:: YOUR ASSIGNMENT ::
No line before the one containing "export DESIGN_NAME = cursor_regbank" is to be output; retype exactly that line and all lines that follow it to the end of the records.

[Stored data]
★ ★ ★
--- config.mk ---
export PLATFORM = sky130hd
export DESIGN_NAME = cursor_regbank
export DESIGN_NICKNAME = d
export VERILOG_FILES = /design/src/rtl/cursor_regs_pkg.sv /design/src/rtl/cursor_commit_ctrl.sv /design/src/rtl/cursor_pending_bank.sv /design/src/rtl/cursor_active_bank.sv /design/src/rtl/cursor_readback.sv /design/src/rtl/cursor_regbank.sv
export SDC_FILE = /design/constraint.sdc
export NUM_CORES = 1
export LEC_CHECK = 0
export ABC_AREA = 1
export BUFFER_PORTS_ARGS = -buffer_cell sky130_fd_sc_hd__buf_2
export CORE_MARGIN = 4
export CORE_UTILIZATION = 35
export CTS_CLUSTER_DIAMETER = 50
export CTS_CLUSTER_SIZE = 10
export DETAILED_ROUTE_END_ITERATION = 12
export GPL_TIMING_DRIVEN = 1
export PLACE_DENSITY_LB_ADDON = 0.08
export SYNTH_ARGS = -nofsm -noshare
export SYNTH_HDL_FRONTEND = slang
export SYNTH_SLANG_ARGS = --single-unit
--- constraint.sdc ---
create_clock -name clk -period 2.99 [get_ports clk]
set_input_delay 0 -clock clk [delete_from_list [all_inputs] [get_ports clk]]
set_output_delay 0 -clock clk [all_outputs]
set_load 0.01 [all_outputs]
★ ★ ★
:: SOLUTION TO THIS TASK ::
export DESIGN_NAME = cursor_regbank
export DESIGN_NICKNAME = d
export VERILOG_FILES = /design/src/rtl/cursor_regs_pkg.sv /design/src/rtl/cursor_commit_ctrl.sv /design/src/rtl/cursor_pending_bank.sv /design/src/rtl/cursor_active_bank.sv /design/src/rtl/cursor_readback.sv /design/src/rtl/cursor_regbank.sv
export SDC_FILE = /design/constraint.sdc
export NUM_CORES = 1
export LEC_CHECK = 0
export ABC_AREA = 1
export BUFFER_PORTS_ARGS = -buffer_cell sky130_fd_sc_hd__buf_2
export CORE_MARGIN = 4
export CORE_UTILIZATION = 35
export CTS_CLUSTER_DIAMETER = 50
export CTS_CLUSTER_SIZE = 10
export DETAILED_ROUTE_END_ITERATION = 12
export GPL_TIMING_DRIVEN = 1
export PLACE_DENSITY_LB_ADDON = 0.08
export SYNTH_ARGS = -nofsm -noshare
export SYNTH_HDL_FRONTEND = slang
export SYNTH_SLANG_ARGS = --single-unit
--- constraint.sdc ---
create_clock -name clk -period 2.99 [get_ports clk]
set_input_delay 0 -clock clk [delete_from_list [all_inputs] [get_ports clk]]
set_output_delay 0 -clock clk [all_outputs]
set_load 0.01 [all_outputs]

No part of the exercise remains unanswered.